A Parigi 2024 il tennis non poteva essere che ospitato dal Roland Garros. L’iconica struttura, dove si gioca ogni anno l’Open di Francia, apre le porte a Jannik Sinner e rivali, pronti a fronteggiarsi per l’ambito oro olimpico.
Il mitico torneo su terra rossa francese si svolge dal 1891, ma solo dal 1925 è stato aperto ai tennisti di tutto il mondo. Si è arrivati dunque alla 123esima edizione della manifestazione, con Carlos Alcaraz e Iga Świątek che hanno trionfato rispettivamente nel singolo maschile e femminile.
Open di Francia è il nome ufficiale dello Slam parigino ma, per la maggior parte degli appassionati, il torneo viene associato al Roland Garros, nome dell’impianto. Ma perché è stato chiamato così? E chi è questa persona che ha l’onore di dare il nome ad un torneo professionistico? Ecco tutto quello che c’è da sapere su Roland Garros e la sua storia.
Perché si chiama Roland Garros – Un aviatore amatissimo in patria
Eugéne Adrien Roland Georges Garros, nato nel 1888, è stato uno dei più celebri e influenti aviatori del suo tempo, noto per essere stato il primo a volare attraverso il Mediterraneo senza sosta, dalla Francia alla Tunisia.
Nato su una piccola isola coloniale, la Réunion, nell’Oceano Indiano, fu mandato a Parigi per studiare fin da giovane. Dopo aver ottenuto la licenza di volo in giovane età, iniziò la sua carriera come autodidatta e divenne rapidamente uno dei principali piloti dell’epoca. Ha volato tra Europa e Stati Uniti, stabilendo vari record, tra cui quello per la maggior altitudine raggiunta con un aereo, 5.610 metri.

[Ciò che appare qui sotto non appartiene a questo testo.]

[src/rtl/mat_mult_pkg.sv]
// Shared types and constants for the Mat_mult byte-serial job sequencer.
package mat_mult_pkg;
   localparam int WORD_W = 32;
   localparam int NWORDS = 4;
   localparam int BUS_W  = WORD_W * NWORDS;
   localparam logic [7:0] HDR_M = 8'h4D;

   typedef enum logic [1:0] {S_IDLE, S_LOAD, S_WAIT, S_SEND} mms_state_t;

   // Byte idx of a bus, counted MSB-first (idx 0 = bits [BUS_W-1 -: 8]).
   function automatic logic [7:0] res_byte(input logic [BUS_W-1:0] v, input logic [3:0] idx);
      logic [BUS_W-1:0] s;
      s = v << {idx, 3'b000};
      return s[BUS_W-1 -: 8];
   endfunction
endpackage

[src/rtl/mat_mult_sequencer_if.sv]
// Serial byte link and Mat_mult operand/result buses around the sequencer.
interface mat_mult_sequencer_if;
   import mat_mult_pkg::*;

   logic [7:0]       rx_data;
   logic             new_rx_data;
   logic [7:0]       tx_data;
   logic             new_tx_data;
   logic             tx_busy;
   logic [BUS_W-1:0] mm_a;
   logic [BUS_W-1:0] mm_b;
   logic [BUS_W-1:0] mm_res;

   modport master (
      output rx_data, new_rx_data, tx_busy, mm_res,
      input  tx_data, new_tx_data, mm_a, mm_b
   );

   modport slave (
      input  rx_data, new_rx_data, tx_busy, mm_res,
      output tx_data, new_tx_data, mm_a, mm_b
   );
endinterface

[src/rtl/mat_mult_sequencer_pacer.sv]
// Streams a 16-byte result MSB-first, leaving a dead cycle after each strobe
// so the transmitter's one-cycle tx_busy lag is never violated.
module byte_tx_pacer
   import mat_mult_pkg::*;
(
   input  logic             clk,
   input  logic             rst,
   input  logic             en_i,
   input  logic [BUS_W-1:0] res_i,
   input  logic             tx_busy_i,
   output logic [7:0]       tx_data_o,
   output logic             new_tx_data_o,
   output logic             done_o
);
   logic [3:0] cnt_q, cnt_d;
   logic       stb_q, stb_d;
   logic [7:0] data_q, data_d;

   always_comb begin
      cnt_d  = cnt_q;
      data_d = data_q;
      stb_d  = en_i & ~tx_busy_i & ~stb_q;
      if (!en_i) begin
         cnt_d = '0;
      end else if (stb_d) begin
         data_d = res_byte(res_i, cnt_q);
         cnt_d  = cnt_q + 4'd1;
      end
   end

   always_ff @(posedge clk or posedge rst) begin
      if (rst) begin
         cnt_q  <= '0;
         stb_q  <= 1'b0;
         data_q <= '0;
      end else begin
         cnt_q  <= cnt_d;
         stb_q  <= stb_d;
         data_q <= data_d;
      end
   end

   // The counter has wrapped back to 0 only once byte 15 has been strobed.
   assign done_o        = en_i & stb_q & (cnt_q == 4'd0);
   assign tx_data_o     = data_q;
   assign new_tx_data_o = stb_q;
endmodule

[src/rtl/mat_mult_sequencer.sv]
// Byte-serial job controller: framed 32-byte operand load, latency wait,
// result capture and 16-byte result stream for the Mat_mult datapath.
module mat_mult_sequencer
   import mat_mult_pkg::*;
#(
   parameter int unsigned LATENCY = 2,
   parameter int unsigned TIMEOUT = 50_000_000,
   parameter logic [7:0]  HDR     = HDR_M
) (
   input  logic                 clk,
   input  logic                 rst,
   mat_mult_sequencer_if.slave  bus,
   output logic                 busy,
   output logic                 err_timeout,
   output logic                 err_overrun,
   output logic [7:0]           jobs
);
   localparam int TW = $clog2(TIMEOUT + 1);

   mms_state_t         state_q, state_d;
   logic [4:0]         cnt_q, cnt_d;
   logic [2*BUS_W-1:0] shadow_q, shadow_d;
   logic [BUS_W-1:0]   mm_a_q, mm_a_d, mm_b_q, mm_b_d, res_q, res_d;
   logic [7:0]         wait_q, wait_d;
   logic [TW-1:0]      tmo_q, tmo_d;
   logic               busy_q, busy_d;
   logic               err_to_q, err_to_d, err_ov_q, err_ov_d;
   logic [7:0]         jobs_q, jobs_d;
   logic               tx_done;

   always_comb begin
      state_d  = state_q;
      cnt_d    = cnt_q;
      shadow_d = shadow_q;
      mm_a_d   = mm_a_q;
      mm_b_d   = mm_b_q;
      res_d    = res_q;
      wait_d   = wait_q;
      tmo_d    = tmo_q;
      err_to_d = err_to_q;
      err_ov_d = err_ov_q;
      jobs_d   = jobs_q;

      case (state_q)
         S_IDLE: begin
            if (bus.new_rx_data && bus.rx_data == HDR) begin
               state_d  = S_LOAD;
               cnt_d    = '0;
               tmo_d    = '0;
               err_to_d = 1'b0;
               err_ov_d = 1'b0;
            end
         end
         S_LOAD: begin
            // A byte in the same cycle as the timeout wins.
            if (bus.new_rx_data) begin
               shadow_d = {shadow_q[2*BUS_W-9:0], bus.rx_data};
               cnt_d    = cnt_q + 5'd1;
               tmo_d    = '0;
               if (cnt_q == 5'd31) begin
                  {mm_a_d, mm_b_d} = shadow_d;
                  wait_d  = 8'(LATENCY);
                  state_d = S_WAIT;
               end
            end else begin
               tmo_d = tmo_q + TW'(1);
               if (tmo_d == TW'(TIMEOUT)) begin
                  err_to_d = 1'b1;
                  state_d  = S_IDLE;
               end
            end
         end
         S_WAIT: begin
            if (wait_q == 8'd0) begin
               res_d   = bus.mm_res;
               state_d = S_SEND;
            end else begin
               wait_d = wait_q - 8'd1;
            end
         end
         S_SEND: begin
            if (tx_done) begin
               jobs_d  = jobs_q + 8'd1;
               state_d = S_IDLE;
            end
         end
         default: state_d = S_IDLE;
      endcase

      if ((state_q == S_WAIT || state_q == S_SEND) && bus.new_rx_data)
         err_ov_d = 1'b1;

      busy_d = (state_d != S_IDLE);
   end

   always_ff @(posedge clk or posedge rst) begin
      if (rst) begin
         state_q  <= S_IDLE;
         cnt_q    <= '0;
         shadow_q <= '0;
         mm_a_q   <= '0;
         mm_b_q   <= '0;
         res_q    <= '0;
         wait_q   <= '0;
         tmo_q    <= '0;
         busy_q   <= 1'b0;
         err_to_q <= 1'b0;
         err_ov_q <= 1'b0;
         jobs_q   <= '0;
      end else begin
         state_q  <= state_d;
         cnt_q    <= cnt_d;
         shadow_q <= shadow_d;
         mm_a_q   <= mm_a_d;
         mm_b_q   <= mm_b_d;
         res_q    <= res_d;
         wait_q   <= wait_d;
         tmo_q    <= tmo_d;
         busy_q   <= busy_d;
         err_to_q <= err_to_d;
         err_ov_q <= err_ov_d;
         jobs_q   <= jobs_d;
      end
   end

   byte_tx_pacer u_pacer (
      .clk           (clk),
      .rst           (rst),
      .en_i          (state_q == S_SEND),
      .res_i         (res_q),
      .tx_busy_i     (bus.tx_busy),
      .tx_data_o     (bus.tx_data),
      .new_tx_data_o (bus.new_tx_data),
      .done_o        (tx_done)
   );

   assign bus.mm_a    = mm_a_q;
   assign bus.mm_b    = mm_b_q;
   assign busy        = busy_q;
   assign err_timeout = err_to_q;
   assign err_overrun = err_ov_q;
   assign jobs        = jobs_q;
endmodule
[src/flat_wrapper.sv]
// flat-port wrapper written by rule: the top's interface ports become plain ports
module mat_mult_sequencer_flat import mat_mult_pkg::*;
#(
   parameter int unsigned LATENCY = 2,
   parameter int unsigned TIMEOUT = 50_000_000,
   parameter logic [7:0]  HDR     = HDR_M
)
  (clk, rst, busy, err_timeout, err_overrun, jobs, bus_rx_data, bus_new_rx_data, bus_tx_busy, bus_mm_res, bus_tx_data, bus_new_tx_data, bus_mm_a, bus_mm_b);
  mat_mult_sequencer_if bus_i ();
  input  logic clk;
  input  logic rst;
  output logic busy;
  output logic err_timeout;
  output logic err_overrun;
  output logic [7:0] jobs;
  input wire logic [$bits(bus_i.rx_data)-1:0] bus_rx_data;
  input wire logic [$bits(bus_i.new_rx_data)-1:0] bus_new_rx_data;
  input wire logic [$bits(bus_i.tx_busy)-1:0] bus_tx_busy;
  input wire logic [$bits(bus_i.mm_res)-1:0] bus_mm_res;
  output wire logic [$bits(bus_i.tx_data)-1:0] bus_tx_data;
  output wire logic [$bits(bus_i.new_tx_data)-1:0] bus_new_tx_data;
  output wire logic [$bits(bus_i.mm_a)-1:0] bus_mm_a;
  output wire logic [$bits(bus_i.mm_b)-1:0] bus_mm_b;
  assign bus_i.rx_data = bus_rx_data;
  assign bus_i.new_rx_data = bus_new_rx_data;
  assign bus_i.tx_busy = bus_tx_busy;
  assign bus_i.mm_res = bus_mm_res;
  assign bus_tx_data = bus_i.tx_data;
  assign bus_new_tx_data = bus_i.new_tx_data;
  assign bus_mm_a = bus_i.mm_a;
  assign bus_mm_b = bus_i.mm_b;
  mat_mult_sequencer #(.LATENCY(LATENCY), .TIMEOUT(TIMEOUT), .HDR(HDR)) u_core (.clk(clk), .rst(rst), .bus(bus_i), .busy(busy), .err_timeout(err_timeout), .err_overrun(err_overrun), .jobs(jobs));
endmodule
[config.mk]
export PLATFORM = sky130hd
export DESIGN_NAME = mat_mult_sequencer_flat
export DESIGN_NICKNAME = d
export VERILOG_FILES = /design/src/rtl/mat_mult_pkg.sv /design/src/rtl/mat_mult_sequencer_if.sv /design/src/rtl/mat_mult_sequencer_pacer.sv /design/src/rtl/mat_mult_sequencer.sv /design/src/flat_wrapper.sv
export SDC_FILE = /design/constraint.sdc
export NUM_CORES = 2
export LEC_CHECK = 0
export CORE_MARGIN = 3
export CORE_UTILIZATION = 45
export CTS_BUF_LIST = sky130_fd_sc_hd__clkbuf_2
export CTS_CLUSTER_SIZE = 40
export DETAILED_ROUTE_END_ITERATION = 16
export PLACE_DENSITY = 0.76
export SYNTH_ARGS = -nofsm -noshare
export SYNTH_HDL_FRONTEND = slang
export SYNTH_SLANG_ARGS = --single-unit
[constraint.sdc]
create_clock -name clk -period 45.4 [get_ports clk]
set_input_delay 11.35 -clock clk [delete_from_list [all_inputs] [get_ports clk]]
set_output_delay 11.35 -clock clk [all_outputs]
set_load 0.03 [all_outputs]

Dopo lo scoppio della Prima Guerra Mondiale nel 1914, fu arruolato nell’aviazione francese, dove ottenne diverse vittorie per gli Alleati. Garros riuscì ad abbattere tre aerei tedeschi in due settimane, diventando una specie di eroe di guerra. Morì nel 1918 all’età di 29 anni, in un tragico scontro aereo.
Perché si chiama Roland Garros – Il rapporto con Lesieur
Garros fu dunque un importante personaggio nella storia francese del XX secolo. D’altro canto però, a livello tennistico, non si ritrovano collegamenti solidi se non una pratica a livello amatoriale.
Fu il suo amico Émile Lesieur il vero fautore di questo rapporto quasi centenario. Infatti, l’ex rugbista e allora presidente dello Stade Français fu incaricato di costruire un nuovo campo da tennis per ospitare a Parigi la Coppa Davis, dopo la vittoria della Francia nel 1927.
Lesieur si occupò di completare l’opera, ipotecando alcune delle sue proprietà per farlo, chiedendo in cambio che il nuovo complesso sportivo fosse intitolato alla memoria del suo amico Roland Garros: nel 1928 la struttura prese il nome, ufficialmente, dell’aviatore. Nel 2021, una scultura dell’artista Caroline Brisset raffigurante Roland Garros è stata installata in una delle entrate dello stadio.